The Student Room Group

M2 - January Paper 2005 Projectiles Question.

A particle P is projected from a point A with speed 32m/s at an angle of elevation ? where sin = 3/5. The point 0 is on the horizontal ground, with 0 vertically below A and OA = 20m. The particle P moves freely under gravity and passes through the point B, which is 16m above the ground, before reach the ground at Point C.

a) What is the time of the flight from A to C:4.8s
b)the Distance OC: 120m
C)the speed of P at B.
Can someone guide me through part C please, explaining the logic behind it.
(I have the mark scheme but it isn't helping.)
k10k
A particle P is projected from a point A with speed 32m/s at an angle of elevation ? where sin = 3/5. The point 0 is on the horizontal ground, with 0 vertically below A and OA = 20m. The particle P moves freely under gravity and passes through the point B, which is 16m above the ground, before reach the ground at Point C.
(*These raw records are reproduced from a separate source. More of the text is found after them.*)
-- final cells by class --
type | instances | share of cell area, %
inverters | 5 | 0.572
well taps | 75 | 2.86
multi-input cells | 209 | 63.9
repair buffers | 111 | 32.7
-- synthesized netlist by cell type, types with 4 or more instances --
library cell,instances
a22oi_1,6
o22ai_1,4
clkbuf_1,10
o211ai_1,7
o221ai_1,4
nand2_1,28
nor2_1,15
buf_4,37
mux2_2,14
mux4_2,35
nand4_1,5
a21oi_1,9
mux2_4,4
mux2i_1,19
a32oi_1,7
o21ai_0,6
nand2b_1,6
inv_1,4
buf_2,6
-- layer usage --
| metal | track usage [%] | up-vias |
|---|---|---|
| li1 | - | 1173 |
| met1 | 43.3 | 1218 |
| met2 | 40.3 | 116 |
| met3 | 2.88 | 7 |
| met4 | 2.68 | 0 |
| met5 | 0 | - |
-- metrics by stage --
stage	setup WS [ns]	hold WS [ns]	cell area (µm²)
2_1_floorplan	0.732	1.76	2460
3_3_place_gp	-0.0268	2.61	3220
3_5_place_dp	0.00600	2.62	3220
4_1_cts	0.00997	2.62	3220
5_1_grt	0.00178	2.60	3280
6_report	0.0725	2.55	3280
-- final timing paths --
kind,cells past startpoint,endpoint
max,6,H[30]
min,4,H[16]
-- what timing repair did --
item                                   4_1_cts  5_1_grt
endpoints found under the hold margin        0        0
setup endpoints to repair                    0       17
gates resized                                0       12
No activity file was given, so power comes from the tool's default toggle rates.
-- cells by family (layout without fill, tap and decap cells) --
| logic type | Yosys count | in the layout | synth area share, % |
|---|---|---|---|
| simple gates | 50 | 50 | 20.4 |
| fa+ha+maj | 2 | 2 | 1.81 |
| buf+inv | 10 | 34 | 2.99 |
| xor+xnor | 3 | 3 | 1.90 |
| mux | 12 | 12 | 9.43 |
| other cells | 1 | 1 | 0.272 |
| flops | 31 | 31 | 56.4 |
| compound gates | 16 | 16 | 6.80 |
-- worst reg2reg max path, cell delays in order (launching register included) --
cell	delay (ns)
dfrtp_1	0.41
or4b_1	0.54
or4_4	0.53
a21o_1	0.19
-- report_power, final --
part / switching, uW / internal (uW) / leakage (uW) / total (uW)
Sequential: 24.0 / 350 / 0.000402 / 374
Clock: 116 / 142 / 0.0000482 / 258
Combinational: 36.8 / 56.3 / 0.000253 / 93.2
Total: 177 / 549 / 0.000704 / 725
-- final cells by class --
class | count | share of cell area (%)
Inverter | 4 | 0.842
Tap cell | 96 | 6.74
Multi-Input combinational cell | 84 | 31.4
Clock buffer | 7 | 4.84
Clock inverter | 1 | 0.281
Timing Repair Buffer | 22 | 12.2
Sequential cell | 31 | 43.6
[design/flow/design.v]
module circuit_6 (
input [63:0] a,
input [63:0] b,
input [63:0] c,
input [63:0] zero,
output [63:0] z
);
wire [63:0] e;
wire [63:0] f;
wire [63:0] g;
wire [63:0] zwire;
wire gEQz;  
DEC #(64) u_sub(a,e);
INC #(64) u_add(c,f);
MOD #(64) u_mod(a,c,g);
COMP #(64) u_comp(
	.a(g),
	.b(zero),
	.gt(),
	.lt(),
	.eq(gEQz)
	);
MUX2x1 #(64) u_mux(e,f,gEQz,zwire);
assign z = zwire;
endmodule
module COMP #(parameter DATAWIDTH = 64)(input[DATAWIDTH-1:0]a,input[DATAWIDTH-1:0]b,output reg gt,output reg lt,output reg eq); 
    always @(*)begin
        if (a < b) begin
        gt <= 0;
        lt <= 1;
        eq <= 0;
        end
        else if (a > b) begin
        gt <= 1;
        lt <= 0;
        eq <= 0;
        end
        else begin
        gt <= 0;
        lt <= 0;
        eq <= 1;
        end
    end
endmodule
module DEC #(
    parameter DATAWIDTH=2
)(
    input [DATAWIDTH-1:0] a,
    output reg [DATAWIDTH-1:0] d
);
    always @(*) begin
        d <= a - 1;
    end
endmodule
module INC #(
    parameter DATAWIDTH=2
)(
    input [DATAWIDTH-1:0] a,
    output reg [DATAWIDTH-1:0] d
);
    always @(*) begin
        d <= a + 1;
    end
endmodule
module MOD #(
    parameter DATAWIDTH=2
)(
    input [DATAWIDTH-1:0] a,
    input [DATAWIDTH-1:0] b,
    output reg [DATAWIDTH-1:0] rem
);
    always @(*) 
    begin
        rem <= a % b;
    end
endmodule
module MUX2x1 #(parameter DATAWIDTH = 64)(input[DATAWIDTH-1:0]a,input[DATAWIDTH-1:0]b,input sel,output reg [DATAWIDTH-1:0]d); 
    always@(*) begin
        if (sel == 0) begin
        d <= a;
        end
        else begin
        d <= b;
        end    
    end
endmodule
[design/flow/run.sh]
#!/bin/bash
# OpenROAD 26Q1-2900-gdf79404cd8, Yosys 0.63+post, stock flow scripts
make -C /OpenROAD-flow-scripts/flow DESIGN_CONFIG=/design/flow/config.mk WORK_HOME=/design/flow/orfs finish
[design/flow/config.mk]
export PLATFORM = sky130hd
export DESIGN_NAME = circuit_6
export DESIGN_NICKNAME = circuit_6
export VERILOG_FILES = /design/flow/design.v
export SDC_FILE = /design/flow/constraint.sdc
export NUM_CORES = 4
export LEC_CHECK = 1
export CORE_UTILIZATION = 50
[design/flow/constraint.sdc]
current_design circuit_6

set clk_period 1462.9
set clk_io_pct 0.2

create_clock -name clk0 -period $clk_period

set non_clock_inputs [all_inputs -no_clocks]
set_input_delay [expr $clk_period * $clk_io_pct] -clock clk0 $non_clock_inputs
set_output_delay [expr $clk_period * $clk_io_pct] -clock clk0 [all_outputs]
==> ci_impl_report.md <==
### Flow metrics

| Metric | Value |
|---|---|
| Initial antenna violation count | 45 |
| PD cells | 0.476 nW/µm² |
| Die Size | 252000 µm² |
| Yosys Chip Area | 125000 µm² |
| CP max stage cell | a211oi_1 |
| Setup_tns | 0 ps |
| Critical Path Source | c[62] |
| Max Fclk | 1.22 MHz |
| FF/Latch Area | 0 µm² |
| TritonRoute pass-1 iters | 8 |
| Hold path cells | 5 |
| DP HPWL | 517000 µm |
| Clkbuf count | 0 |
| Avg Cell Area, Syn | 6.55 µm² |
| Port Buffers | 256 |
| Final antenna-violating net count | 0 |
| CP delay by family, top | AND-OR/OR-AND gates |
| CP required | 1170320 ps |
| Via density | 6.60 |
| Post-CTS Setup Inserts | 0 |
| Commonest Layout Cell | nand2_1 |
| Filler cell count | 25400 |
| Overflow left after global routing | 0 |
| Unique cell types | 120 |
| Hold Path Class | in2out |
| Max FO, Critical Path | 79 |
| DIE WIDTH | 502 µm |
| Total Wirelength | 623000 µm |
| Unrepaired setup endpoints after global routing | no |
| Most frequent CP cell | buf_4 |
| DR vias | 149000 |
| Max cap viols | 0 |
| Slew HR | 0.102 |
| Largest net degree at the start of global routing | 80 |
| Die Span Y | 502 µm |
| Mapped Area | 125000 µm² |
| Net Sw Power | 38.2 µW |
| Worst stage delay on the critical path | 1080 ps |
| Hold Fails Final Rpt | 0 |
| Number of cells in Yosys stat | 19000 |
| Seq cells | 0 |
| Hold_sp | c[56] |
| Stage-log warning count | 98 |
| FP Util | 0.502 |
| Routed len/inst | 27.6 µm |
| Cell taking the most area after synthesis | ha_1 |
| Int Power | 25.5 µW |
| Maximum vdd drop | 0.00230 mV |
| Post-route DRC | 0 |
| Sw Ratio | 0.599 |
| Ratio of final minimum period to clock period | 0.558 |
| RePlAce Congestion | 1.14 |
| Total number of yosys warnings | 5 |
| Vias in the first global route | 133000 |
| Placed cell count | 22500 |
| Slew Limit Fails | 0 |
| Seq share, synth | 0 |
| Non-filler cells, final | 22600 |
| Post-CTS resize count | 0 |
| I/O pin count | 320 |
| Min-Delay Endpoint | z[58] |
| Crit Path Class | in2out |
| Crit path DAT | 523950 ps |
| Outcome | complete, no violations |
| Top cells excl fill/tap | nand2_1, ha_1, nor2_1 |
| Share of layout cells above drive strength 1 | 0.0595 |
| Final Hold Slack | 586260 ps |
| Number of core rows | 183 |
| GRT Total Usage | 0.485 |
| Yosys top cell area share | 0.215 |
| Syn-to-layout area delta | 7.19% |
| Fin crit period | 816530 ps |
| DR iter-0 viols | 16000 |
| Core footprint | 248000 µm² |
| Fin util | 0.539 |
| P_leak | 63.1 nW |
| CP Buf/Inv Count | 97 |
| CTS Hold Bufs | 0 |
| Total Power | 63.7 µW |
| Synth area leaders | ha_1, a21oi_1, xnor2_1 |
| CP endpoint kind | output pin |
| Startpoint type of the worst setup path | primary input |
| Slew @ Worst Pin | 1330 ps |
| Final setup fails | 0 |
| Post-synthesis cell count | 19000 |
| First-pass GRT wire length | 891000 µm |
a) What is the time of the flight from A to C:4.8s
b)the Distance OC: 120m
C)the speed of P at B.
Can someone guide me through part C please, explaining the logic behind it.
(I have the mark scheme but it isn't helping.)



well, cosθ=0.8 and tanθ=0.75..

so veritcal speed = 0.6x32 = 19.2
Horizontal speed = 0.8x32 = 25.6

(c) Well, at B, the horizontal speed =25.6 as it doesn't slow down, and you can work out the vertical speed if you consider the vertical distance between A and B (i.e 4m) this works as the vertical speed at A is the same at any point where the particle is 20m above ground..

v²=u²+2as

v²=19.2²+(2x4x9.8)

=>v=21.14 vertically

then, for magnitude v => √25.6²+21.14² = 33.2m/s
oo, just checked the mark scheme posted on another thread and am correct, so if you need any more explanation i'll be happy to give :smile:
Reply 3
k10k
A particle P is projected from a point A with speed 32m/s at an angle of elevation ? where sin = 3/5. The point 0 is on the horizontal ground, with 0 vertically below A and OA = 20m. The particle P moves freely under gravity and passes through the point B, which is 16m above the ground, before reach the ground at Point C.
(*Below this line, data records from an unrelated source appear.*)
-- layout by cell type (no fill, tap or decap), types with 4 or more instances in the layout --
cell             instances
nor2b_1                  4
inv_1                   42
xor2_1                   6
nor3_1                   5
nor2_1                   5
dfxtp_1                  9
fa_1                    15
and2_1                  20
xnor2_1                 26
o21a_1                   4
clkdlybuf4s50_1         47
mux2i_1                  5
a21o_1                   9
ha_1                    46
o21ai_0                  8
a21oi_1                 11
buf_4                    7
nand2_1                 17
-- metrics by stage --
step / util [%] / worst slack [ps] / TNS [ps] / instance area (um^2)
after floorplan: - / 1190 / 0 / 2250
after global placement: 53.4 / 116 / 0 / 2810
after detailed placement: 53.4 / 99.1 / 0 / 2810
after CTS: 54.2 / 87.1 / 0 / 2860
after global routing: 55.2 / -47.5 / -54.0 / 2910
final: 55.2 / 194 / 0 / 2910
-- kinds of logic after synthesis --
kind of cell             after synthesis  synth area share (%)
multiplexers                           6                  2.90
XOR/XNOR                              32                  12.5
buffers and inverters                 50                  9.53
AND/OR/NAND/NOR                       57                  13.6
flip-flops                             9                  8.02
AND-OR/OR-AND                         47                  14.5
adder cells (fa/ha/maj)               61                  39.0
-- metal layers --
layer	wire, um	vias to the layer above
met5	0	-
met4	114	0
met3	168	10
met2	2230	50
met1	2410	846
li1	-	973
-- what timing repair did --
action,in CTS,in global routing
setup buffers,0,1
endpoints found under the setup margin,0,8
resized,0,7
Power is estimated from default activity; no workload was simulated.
a) What is the time of the flight from A to C:4.8s
b)the Distance OC: 120m
C)the speed of P at B.
Can someone guide me through part C please, explaining the logic behind it.
(I have the mark scheme but it isn't helping.)
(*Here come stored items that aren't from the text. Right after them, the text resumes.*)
==> ./design.v <==
module updown(clk, rstn, dir, en, count_up, count_down);
	input clk, rstn, dir, en;
	output reg [2:0]count_up,count_down;
	always @(posedge clk)
		if(rstn == 1) begin
			count_up = 3'b000;
			count_down = 3'b110;
		end
		else begin
			if(en == 1) begin
				if (dir == 1)
					  begin
						 if(count_up == 3'b110)
							begin
							  count_up = 3'b001;
							end
						 else
							begin
							  count_up <= count_up + 1;
							end
					  end
				 else
					begin
					  if(count_down == 3'b001)
						 begin
							count_down = 3'b110;
						 end
					  else
						 begin
							count_down <= count_down - 1;
						 end
					end
			end
			else begin
				count_up = count_up;
				count_down = count_down;
			end
	end
endmodule
module mux4to1(sw, f, A, B, C, D);
input [1:0]sw;
input [7:0]A;
input [7:0]B;
input [7:0]C;
input [7:0]D;
output [7:0]f;
assign f[0] = (~sw[0]&~sw[1]&A[0] | sw[1]&~sw[0]&B[0] | ~sw[1]&sw[0]&C[0] | sw[1]&sw[0]&D[0]);
assign f[1] = (~sw[0]&~sw[1]&A[1] | sw[1]&~sw[0]&B[1] | ~sw[1]&sw[0]&C[1] | sw[1]&sw[0]&D[1]);
assign f[2] = (~sw[0]&~sw[1]&A[2] | sw[1]&~sw[0]&B[2] | ~sw[1]&sw[0]&C[2] | sw[1]&sw[0]&D[2]);
assign f[3] = (~sw[0]&~sw[1]&A[3] | sw[1]&~sw[0]&B[3] | ~sw[1]&sw[0]&C[3] | sw[1]&sw[0]&D[3]);
assign f[4] = (~sw[0]&~sw[1]&A[4] | sw[1]&~sw[0]&B[4] | ~sw[1]&sw[0]&C[4] | sw[1]&sw[0]&D[4]);
assign f[5] = (~sw[0]&~sw[1]&A[5] | sw[1]&~sw[0]&B[5] | ~sw[1]&sw[0]&C[5] | sw[1]&sw[0]&D[5]);
assign f[6] = (~sw[0]&~sw[1]&A[6] | sw[1]&~sw[0]&B[6] | ~sw[1]&sw[0]&C[6] | sw[1]&sw[0]&D[6]);
assign f[7] = (~sw[0]&~sw[1]&A[7] | sw[1]&~sw[0]&B[7] | ~sw[1]&sw[0]&C[7] | sw[1]&sw[0]&D[7]);
endmodule
File: run.sh
#!/bin/bash
# OpenROAD 26Q1-2900-gdf79404cd8, Yosys 0.63+post, stock flow scripts
make -C /OpenROAD-flow-scripts/flow DESIGN_CONFIG=/design/flow/config.mk WORK_HOME=/design/flow/orfs finish
File: config.mk
export PLATFORM = sky130hd
export DESIGN_NAME = Arithmetic
export DESIGN_NICKNAME = Arithmetic
export VERILOG_FILES = /design/flow/design.v
export SDC_FILE = /design/flow/constraint.sdc
export NUM_CORES = 4
export LEC_CHECK = 1
export CORE_AREA = 10 10 70 70
export DIE_AREA = 0 0 80 80
File: constraint.sdc
current_design Arithmetic

set clk_period 1.7
set clk_io_pct 0.2

create_clock -name clk0 -period $clk_period

set non_clock_inputs [all_inputs -no_clocks]
set_input_delay [expr $clk_period * $clk_io_pct] -clock clk0 $non_clock_inputs
set_output_delay [expr $clk_period * $clk_io_pct] -clock clk0 [all_outputs]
if you resolve upwards you know that u=32sin?, a=-9.8 and s=-4. you can use constant acceleration formulae to work out v (ie v^2=u^2 +2as) you should get v=21.1 m/s

since there is no horizontal acceleration, the horizontal velocity is 32cos?=25.6m/s

now speed = magnitude of horizontal and vertical velocities = sqrt (21.1^2 + 25.5^2) = 33.2 m/s

hope that helps
Reply 4
Are you going down? when using v^2=u^2+2as?
(Kaizer)
yeah, think of the upsidedown U shape of the motion, and draw a horizontal line across from A until it meets the motion again...I use SUVAT from this point, as the vertical speed is the same...so the particle is accelerating downwards a distance of (20-16) metres..
Reply 6
Thank you Kaiser_Mole and Realicetic. Both of your methods make more sense now :biggrin:
And good luck Friday, if you are taking M2 edexcel.